Dataset excerpts Start Marker

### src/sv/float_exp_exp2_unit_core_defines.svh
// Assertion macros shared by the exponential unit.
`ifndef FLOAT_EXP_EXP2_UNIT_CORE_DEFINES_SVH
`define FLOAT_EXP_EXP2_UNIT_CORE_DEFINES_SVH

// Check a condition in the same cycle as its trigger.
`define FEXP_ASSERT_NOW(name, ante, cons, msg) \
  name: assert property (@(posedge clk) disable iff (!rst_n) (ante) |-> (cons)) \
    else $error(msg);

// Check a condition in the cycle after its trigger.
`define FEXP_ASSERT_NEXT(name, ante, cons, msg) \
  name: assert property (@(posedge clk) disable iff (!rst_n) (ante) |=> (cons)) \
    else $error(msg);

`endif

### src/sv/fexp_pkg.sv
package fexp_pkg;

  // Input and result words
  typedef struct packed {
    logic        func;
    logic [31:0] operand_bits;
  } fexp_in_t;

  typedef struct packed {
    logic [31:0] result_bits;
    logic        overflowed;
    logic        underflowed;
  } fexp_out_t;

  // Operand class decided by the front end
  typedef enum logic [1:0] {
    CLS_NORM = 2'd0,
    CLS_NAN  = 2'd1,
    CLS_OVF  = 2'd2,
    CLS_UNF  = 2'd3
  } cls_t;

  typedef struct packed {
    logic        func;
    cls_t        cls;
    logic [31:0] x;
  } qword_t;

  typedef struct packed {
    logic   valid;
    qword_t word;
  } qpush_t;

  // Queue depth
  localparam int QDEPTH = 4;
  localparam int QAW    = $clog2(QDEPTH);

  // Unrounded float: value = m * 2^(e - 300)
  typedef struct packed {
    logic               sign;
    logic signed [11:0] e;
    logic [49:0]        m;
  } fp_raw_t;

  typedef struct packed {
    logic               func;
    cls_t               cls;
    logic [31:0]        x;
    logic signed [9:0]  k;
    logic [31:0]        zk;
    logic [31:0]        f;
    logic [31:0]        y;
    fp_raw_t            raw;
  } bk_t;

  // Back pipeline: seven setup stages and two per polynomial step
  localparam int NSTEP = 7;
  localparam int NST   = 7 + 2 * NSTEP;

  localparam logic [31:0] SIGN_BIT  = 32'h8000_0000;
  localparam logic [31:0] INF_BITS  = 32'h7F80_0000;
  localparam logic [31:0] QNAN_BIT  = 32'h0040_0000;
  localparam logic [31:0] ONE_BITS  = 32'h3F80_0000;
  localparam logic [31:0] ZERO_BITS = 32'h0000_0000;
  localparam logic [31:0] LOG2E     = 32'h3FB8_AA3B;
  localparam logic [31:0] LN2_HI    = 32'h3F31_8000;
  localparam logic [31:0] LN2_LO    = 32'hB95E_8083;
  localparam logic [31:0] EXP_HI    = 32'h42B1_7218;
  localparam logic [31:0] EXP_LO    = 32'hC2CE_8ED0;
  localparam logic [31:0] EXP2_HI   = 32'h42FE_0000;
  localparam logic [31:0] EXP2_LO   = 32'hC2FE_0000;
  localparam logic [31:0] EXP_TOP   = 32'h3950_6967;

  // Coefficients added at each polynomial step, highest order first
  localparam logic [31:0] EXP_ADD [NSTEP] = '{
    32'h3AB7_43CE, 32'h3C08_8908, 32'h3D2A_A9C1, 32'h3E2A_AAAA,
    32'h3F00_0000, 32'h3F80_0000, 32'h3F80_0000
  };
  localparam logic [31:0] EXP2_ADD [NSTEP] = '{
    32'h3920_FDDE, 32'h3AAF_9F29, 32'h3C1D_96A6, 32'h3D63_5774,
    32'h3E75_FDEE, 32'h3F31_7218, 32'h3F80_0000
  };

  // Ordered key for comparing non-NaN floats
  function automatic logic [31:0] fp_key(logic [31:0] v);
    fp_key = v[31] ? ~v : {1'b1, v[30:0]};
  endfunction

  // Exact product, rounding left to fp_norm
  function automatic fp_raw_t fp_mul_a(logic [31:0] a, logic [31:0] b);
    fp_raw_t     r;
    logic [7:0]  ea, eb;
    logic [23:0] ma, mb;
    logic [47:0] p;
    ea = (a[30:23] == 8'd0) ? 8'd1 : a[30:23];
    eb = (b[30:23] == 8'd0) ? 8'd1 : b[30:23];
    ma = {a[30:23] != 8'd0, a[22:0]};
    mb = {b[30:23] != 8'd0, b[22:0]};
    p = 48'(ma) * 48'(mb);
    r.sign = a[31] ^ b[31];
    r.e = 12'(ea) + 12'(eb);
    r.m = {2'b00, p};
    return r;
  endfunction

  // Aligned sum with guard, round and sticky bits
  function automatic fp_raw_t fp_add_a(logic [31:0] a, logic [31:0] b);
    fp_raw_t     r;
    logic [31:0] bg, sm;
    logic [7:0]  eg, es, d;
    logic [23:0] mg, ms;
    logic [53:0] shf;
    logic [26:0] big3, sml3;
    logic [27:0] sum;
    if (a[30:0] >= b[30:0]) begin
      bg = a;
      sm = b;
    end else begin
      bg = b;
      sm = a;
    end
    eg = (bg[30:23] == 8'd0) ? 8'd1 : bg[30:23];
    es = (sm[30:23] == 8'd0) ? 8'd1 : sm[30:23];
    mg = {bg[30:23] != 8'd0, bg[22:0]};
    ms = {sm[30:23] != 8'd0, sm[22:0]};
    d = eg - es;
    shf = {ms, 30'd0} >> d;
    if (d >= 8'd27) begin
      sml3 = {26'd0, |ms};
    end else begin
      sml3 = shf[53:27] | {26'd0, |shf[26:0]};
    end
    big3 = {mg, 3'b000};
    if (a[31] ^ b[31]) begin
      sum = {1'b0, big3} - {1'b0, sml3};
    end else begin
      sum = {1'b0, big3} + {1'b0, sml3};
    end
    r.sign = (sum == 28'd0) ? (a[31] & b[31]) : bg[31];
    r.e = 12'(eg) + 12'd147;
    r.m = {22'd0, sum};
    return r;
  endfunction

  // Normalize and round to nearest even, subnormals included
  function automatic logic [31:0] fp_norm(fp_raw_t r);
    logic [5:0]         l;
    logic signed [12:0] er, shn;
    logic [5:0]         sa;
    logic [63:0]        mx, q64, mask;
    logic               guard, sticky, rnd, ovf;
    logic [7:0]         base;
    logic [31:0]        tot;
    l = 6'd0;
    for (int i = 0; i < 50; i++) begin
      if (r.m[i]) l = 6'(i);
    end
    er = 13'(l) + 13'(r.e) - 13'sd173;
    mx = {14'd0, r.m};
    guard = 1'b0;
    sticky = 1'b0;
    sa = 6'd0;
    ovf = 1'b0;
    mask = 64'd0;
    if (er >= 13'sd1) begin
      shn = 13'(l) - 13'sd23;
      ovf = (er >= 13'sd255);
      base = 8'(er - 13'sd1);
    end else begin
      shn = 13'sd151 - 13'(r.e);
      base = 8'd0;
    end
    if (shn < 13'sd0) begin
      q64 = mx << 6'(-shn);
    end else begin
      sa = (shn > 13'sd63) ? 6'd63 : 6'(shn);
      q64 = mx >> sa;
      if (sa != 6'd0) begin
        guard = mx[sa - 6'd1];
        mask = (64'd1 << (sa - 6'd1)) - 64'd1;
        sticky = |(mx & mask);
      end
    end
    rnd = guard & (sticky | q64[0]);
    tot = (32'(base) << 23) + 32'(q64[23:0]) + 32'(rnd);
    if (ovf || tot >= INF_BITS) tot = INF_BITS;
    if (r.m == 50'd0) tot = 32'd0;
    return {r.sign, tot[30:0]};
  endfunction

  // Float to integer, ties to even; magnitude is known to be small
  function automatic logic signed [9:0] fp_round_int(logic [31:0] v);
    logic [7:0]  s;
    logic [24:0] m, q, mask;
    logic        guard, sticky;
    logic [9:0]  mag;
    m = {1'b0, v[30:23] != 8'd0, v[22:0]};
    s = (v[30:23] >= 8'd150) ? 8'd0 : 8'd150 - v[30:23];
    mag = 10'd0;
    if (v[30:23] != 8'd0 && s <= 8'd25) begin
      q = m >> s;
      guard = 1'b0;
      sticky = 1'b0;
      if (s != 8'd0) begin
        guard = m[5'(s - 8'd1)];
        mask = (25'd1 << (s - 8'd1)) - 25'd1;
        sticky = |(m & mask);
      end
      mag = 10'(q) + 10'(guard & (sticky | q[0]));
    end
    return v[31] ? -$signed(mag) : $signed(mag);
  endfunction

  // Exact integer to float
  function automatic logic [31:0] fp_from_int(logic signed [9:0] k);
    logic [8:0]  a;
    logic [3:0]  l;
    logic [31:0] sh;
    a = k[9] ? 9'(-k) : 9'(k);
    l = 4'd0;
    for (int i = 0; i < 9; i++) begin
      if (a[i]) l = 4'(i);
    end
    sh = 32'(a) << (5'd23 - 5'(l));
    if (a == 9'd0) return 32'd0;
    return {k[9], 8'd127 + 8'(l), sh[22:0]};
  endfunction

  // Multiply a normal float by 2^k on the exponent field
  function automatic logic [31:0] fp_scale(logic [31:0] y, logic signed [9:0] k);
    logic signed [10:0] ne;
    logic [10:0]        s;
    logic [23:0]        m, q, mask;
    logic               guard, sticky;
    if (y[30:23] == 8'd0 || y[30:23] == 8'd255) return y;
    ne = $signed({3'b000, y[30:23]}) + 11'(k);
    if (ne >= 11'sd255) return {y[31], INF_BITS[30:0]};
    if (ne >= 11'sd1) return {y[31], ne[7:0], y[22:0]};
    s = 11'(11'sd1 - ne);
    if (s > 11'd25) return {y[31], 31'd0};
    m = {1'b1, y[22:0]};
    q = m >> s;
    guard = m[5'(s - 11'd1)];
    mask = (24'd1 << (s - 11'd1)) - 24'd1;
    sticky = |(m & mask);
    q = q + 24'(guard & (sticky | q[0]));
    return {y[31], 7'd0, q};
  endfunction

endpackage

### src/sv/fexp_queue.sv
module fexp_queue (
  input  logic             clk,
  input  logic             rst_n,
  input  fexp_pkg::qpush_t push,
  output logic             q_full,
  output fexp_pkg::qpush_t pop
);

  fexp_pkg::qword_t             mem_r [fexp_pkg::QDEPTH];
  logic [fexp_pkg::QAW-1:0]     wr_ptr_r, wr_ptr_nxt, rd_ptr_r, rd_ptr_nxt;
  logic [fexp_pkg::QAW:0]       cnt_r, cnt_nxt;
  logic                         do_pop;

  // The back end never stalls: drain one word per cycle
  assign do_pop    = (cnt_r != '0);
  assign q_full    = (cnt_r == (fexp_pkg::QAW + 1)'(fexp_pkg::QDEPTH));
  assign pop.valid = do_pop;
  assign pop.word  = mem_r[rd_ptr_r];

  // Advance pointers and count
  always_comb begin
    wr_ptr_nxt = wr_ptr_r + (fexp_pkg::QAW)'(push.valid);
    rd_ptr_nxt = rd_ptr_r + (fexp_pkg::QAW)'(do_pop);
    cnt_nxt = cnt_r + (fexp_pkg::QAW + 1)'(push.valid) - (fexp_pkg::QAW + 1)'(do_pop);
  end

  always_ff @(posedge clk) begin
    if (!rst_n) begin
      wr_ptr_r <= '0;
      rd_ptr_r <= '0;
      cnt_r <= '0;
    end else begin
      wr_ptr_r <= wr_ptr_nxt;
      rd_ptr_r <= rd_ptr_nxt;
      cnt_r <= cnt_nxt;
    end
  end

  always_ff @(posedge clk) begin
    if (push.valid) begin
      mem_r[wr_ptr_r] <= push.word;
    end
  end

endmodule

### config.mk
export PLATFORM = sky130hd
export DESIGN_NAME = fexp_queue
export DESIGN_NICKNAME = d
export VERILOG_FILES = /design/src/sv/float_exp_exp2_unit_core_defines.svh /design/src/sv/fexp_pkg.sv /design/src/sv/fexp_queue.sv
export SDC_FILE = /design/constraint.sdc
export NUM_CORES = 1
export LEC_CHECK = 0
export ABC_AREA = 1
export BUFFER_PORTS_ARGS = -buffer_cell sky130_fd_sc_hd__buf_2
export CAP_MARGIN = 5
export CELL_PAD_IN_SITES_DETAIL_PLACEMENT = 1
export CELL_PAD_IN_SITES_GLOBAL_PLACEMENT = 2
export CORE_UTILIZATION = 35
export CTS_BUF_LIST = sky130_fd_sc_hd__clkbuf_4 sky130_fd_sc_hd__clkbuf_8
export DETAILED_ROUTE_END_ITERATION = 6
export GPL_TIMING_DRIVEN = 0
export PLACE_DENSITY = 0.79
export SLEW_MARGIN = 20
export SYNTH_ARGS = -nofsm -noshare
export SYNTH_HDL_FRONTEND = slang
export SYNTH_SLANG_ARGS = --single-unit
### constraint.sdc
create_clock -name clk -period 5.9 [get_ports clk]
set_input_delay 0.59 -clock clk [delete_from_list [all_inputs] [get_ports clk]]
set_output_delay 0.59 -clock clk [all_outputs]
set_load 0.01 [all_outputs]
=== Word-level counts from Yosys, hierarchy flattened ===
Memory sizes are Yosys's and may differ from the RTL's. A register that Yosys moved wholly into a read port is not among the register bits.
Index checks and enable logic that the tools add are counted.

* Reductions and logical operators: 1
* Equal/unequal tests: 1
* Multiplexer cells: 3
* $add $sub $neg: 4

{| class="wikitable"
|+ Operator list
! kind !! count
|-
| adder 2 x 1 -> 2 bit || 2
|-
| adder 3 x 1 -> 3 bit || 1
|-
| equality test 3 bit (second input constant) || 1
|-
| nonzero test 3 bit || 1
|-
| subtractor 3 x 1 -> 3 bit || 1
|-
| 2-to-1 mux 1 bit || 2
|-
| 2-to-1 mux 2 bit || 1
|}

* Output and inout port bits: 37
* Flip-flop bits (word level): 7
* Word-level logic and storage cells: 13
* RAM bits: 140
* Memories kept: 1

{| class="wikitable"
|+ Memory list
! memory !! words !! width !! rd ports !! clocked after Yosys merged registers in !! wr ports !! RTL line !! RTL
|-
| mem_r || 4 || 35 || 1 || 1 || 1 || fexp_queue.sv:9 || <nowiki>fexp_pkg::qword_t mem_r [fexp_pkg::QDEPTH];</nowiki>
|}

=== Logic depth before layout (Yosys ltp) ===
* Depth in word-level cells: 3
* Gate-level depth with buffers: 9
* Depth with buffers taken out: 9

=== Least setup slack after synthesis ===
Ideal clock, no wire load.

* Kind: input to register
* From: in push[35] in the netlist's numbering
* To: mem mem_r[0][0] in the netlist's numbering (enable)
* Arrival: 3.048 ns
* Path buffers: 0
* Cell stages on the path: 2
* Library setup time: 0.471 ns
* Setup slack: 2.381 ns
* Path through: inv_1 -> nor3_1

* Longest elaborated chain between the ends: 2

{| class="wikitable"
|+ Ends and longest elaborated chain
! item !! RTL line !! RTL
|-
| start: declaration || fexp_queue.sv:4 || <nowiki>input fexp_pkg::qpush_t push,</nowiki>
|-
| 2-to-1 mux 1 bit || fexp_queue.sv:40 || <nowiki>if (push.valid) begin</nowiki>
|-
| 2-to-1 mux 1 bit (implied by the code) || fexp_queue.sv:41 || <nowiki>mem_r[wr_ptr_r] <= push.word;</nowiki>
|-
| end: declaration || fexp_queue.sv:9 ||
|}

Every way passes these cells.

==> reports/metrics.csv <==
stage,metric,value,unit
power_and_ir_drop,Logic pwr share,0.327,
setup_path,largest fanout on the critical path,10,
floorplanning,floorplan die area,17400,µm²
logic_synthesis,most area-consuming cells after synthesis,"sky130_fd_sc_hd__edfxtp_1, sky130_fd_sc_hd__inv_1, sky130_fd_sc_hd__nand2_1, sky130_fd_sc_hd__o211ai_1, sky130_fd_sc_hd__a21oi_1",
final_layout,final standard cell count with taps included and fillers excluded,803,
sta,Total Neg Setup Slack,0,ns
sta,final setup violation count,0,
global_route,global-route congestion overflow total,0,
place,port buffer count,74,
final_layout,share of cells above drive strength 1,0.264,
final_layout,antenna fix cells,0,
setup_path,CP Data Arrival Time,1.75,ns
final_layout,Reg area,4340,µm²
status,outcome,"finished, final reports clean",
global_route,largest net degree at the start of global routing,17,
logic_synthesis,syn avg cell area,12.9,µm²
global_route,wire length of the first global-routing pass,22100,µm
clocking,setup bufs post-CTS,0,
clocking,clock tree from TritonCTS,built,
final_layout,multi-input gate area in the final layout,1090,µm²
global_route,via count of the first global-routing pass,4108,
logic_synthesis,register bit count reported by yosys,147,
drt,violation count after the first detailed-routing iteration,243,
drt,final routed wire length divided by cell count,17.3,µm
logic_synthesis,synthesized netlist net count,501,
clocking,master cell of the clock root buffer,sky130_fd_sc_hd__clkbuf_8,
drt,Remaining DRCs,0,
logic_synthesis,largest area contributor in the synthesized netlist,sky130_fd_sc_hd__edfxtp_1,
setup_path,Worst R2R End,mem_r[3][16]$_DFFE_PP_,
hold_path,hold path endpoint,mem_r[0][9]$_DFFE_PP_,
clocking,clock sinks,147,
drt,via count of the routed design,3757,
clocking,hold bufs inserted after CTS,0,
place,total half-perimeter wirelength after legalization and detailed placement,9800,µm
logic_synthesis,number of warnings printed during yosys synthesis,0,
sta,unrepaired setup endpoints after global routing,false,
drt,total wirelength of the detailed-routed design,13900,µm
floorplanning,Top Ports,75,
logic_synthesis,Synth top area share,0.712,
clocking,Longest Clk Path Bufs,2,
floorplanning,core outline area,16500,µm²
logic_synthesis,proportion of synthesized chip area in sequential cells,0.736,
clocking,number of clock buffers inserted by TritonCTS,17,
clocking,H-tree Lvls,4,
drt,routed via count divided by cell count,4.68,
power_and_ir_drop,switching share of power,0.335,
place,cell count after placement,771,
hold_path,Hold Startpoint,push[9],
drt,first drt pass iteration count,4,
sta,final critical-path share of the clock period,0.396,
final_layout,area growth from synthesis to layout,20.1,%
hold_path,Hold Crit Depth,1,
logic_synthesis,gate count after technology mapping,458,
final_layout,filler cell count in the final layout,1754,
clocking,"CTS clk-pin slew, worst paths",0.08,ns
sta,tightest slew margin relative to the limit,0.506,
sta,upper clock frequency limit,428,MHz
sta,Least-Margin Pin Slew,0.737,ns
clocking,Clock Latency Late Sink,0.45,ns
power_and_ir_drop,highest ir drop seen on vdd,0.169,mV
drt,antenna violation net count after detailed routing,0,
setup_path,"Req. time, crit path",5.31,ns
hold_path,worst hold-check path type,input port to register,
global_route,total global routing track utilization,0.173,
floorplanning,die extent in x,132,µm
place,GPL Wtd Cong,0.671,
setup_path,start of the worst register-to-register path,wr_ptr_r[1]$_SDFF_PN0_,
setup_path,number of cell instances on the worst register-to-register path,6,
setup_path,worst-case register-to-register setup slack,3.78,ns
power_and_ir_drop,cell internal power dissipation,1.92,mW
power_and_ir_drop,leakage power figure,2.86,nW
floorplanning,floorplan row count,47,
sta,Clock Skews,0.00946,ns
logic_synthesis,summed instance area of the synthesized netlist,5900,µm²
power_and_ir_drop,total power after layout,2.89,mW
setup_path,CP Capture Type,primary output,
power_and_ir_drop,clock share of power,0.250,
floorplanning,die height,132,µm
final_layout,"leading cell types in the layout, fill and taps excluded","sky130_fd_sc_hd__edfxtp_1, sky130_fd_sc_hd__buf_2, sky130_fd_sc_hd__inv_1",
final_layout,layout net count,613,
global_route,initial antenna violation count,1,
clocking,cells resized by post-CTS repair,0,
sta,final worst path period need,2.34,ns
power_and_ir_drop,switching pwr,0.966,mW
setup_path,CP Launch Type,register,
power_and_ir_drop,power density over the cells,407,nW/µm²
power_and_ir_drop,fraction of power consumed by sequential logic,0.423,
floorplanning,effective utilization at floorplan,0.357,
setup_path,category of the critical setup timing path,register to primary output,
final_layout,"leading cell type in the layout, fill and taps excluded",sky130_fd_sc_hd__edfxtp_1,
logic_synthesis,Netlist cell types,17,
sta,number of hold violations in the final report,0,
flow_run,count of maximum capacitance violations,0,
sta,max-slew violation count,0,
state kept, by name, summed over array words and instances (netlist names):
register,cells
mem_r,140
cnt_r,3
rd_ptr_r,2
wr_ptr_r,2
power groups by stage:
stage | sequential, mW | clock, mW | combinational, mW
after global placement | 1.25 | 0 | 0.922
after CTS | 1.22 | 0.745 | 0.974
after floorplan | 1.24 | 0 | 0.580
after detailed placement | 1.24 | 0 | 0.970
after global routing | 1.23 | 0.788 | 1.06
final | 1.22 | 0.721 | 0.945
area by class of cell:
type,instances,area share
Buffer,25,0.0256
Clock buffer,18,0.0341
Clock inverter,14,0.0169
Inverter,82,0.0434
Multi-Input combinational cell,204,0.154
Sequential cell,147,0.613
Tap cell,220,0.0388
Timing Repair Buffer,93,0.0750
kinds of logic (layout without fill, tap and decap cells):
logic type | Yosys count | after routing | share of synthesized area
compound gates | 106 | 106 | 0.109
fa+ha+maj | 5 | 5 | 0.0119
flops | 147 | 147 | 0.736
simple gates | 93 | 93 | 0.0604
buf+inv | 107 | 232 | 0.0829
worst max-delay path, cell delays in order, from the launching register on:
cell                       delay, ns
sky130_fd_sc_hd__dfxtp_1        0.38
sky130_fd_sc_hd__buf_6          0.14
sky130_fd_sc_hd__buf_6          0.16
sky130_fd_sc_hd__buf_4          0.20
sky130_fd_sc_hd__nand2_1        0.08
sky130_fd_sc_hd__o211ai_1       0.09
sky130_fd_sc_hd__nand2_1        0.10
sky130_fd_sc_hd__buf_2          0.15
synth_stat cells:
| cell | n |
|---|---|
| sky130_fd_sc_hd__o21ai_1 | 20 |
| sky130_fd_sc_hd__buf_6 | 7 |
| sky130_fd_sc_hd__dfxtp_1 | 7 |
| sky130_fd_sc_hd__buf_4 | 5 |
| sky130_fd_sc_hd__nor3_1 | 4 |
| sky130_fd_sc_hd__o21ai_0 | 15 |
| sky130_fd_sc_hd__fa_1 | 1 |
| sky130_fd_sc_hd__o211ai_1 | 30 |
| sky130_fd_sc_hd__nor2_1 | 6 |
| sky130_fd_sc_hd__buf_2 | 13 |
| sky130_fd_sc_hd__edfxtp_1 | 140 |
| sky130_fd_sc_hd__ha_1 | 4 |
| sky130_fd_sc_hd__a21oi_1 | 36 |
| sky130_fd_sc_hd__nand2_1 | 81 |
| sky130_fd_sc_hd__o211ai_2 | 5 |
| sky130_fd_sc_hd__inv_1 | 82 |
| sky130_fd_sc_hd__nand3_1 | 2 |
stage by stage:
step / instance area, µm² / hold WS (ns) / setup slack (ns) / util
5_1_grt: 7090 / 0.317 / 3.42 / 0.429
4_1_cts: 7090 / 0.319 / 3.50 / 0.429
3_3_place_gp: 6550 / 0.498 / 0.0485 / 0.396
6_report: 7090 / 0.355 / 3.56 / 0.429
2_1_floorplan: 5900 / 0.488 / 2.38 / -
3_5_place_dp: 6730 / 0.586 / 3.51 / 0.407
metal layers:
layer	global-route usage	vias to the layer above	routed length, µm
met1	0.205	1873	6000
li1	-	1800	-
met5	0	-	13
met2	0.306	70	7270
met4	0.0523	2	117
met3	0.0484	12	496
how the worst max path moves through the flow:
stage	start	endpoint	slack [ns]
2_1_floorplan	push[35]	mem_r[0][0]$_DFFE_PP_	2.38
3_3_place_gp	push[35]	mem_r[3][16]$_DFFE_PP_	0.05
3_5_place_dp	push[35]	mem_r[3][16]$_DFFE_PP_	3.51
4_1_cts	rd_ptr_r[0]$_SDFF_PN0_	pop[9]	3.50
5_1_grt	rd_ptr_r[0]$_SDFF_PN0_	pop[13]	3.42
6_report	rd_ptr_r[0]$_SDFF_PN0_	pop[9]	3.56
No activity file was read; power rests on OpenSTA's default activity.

Dataset excerpts End Marker

### Problem to solve
Of the lines above, retype only those from the line containing "after CTS | 1.22 | 0.745 | 0.974" through the line containing "Inverter,82,0.0434", including both, exactly.

### Exercise output
after CTS | 1.22 | 0.745 | 0.974
after floorplan | 1.24 | 0 | 0.580
after detailed placement | 1.24 | 0 | 0.970
after global routing | 1.23 | 0.788 | 1.06
final | 1.22 | 0.721 | 0.945
area by class of cell:
type,instances,area share
Buffer,25,0.0256
Clock buffer,18,0.0341
Clock inverter,14,0.0169
Inverter,82,0.0434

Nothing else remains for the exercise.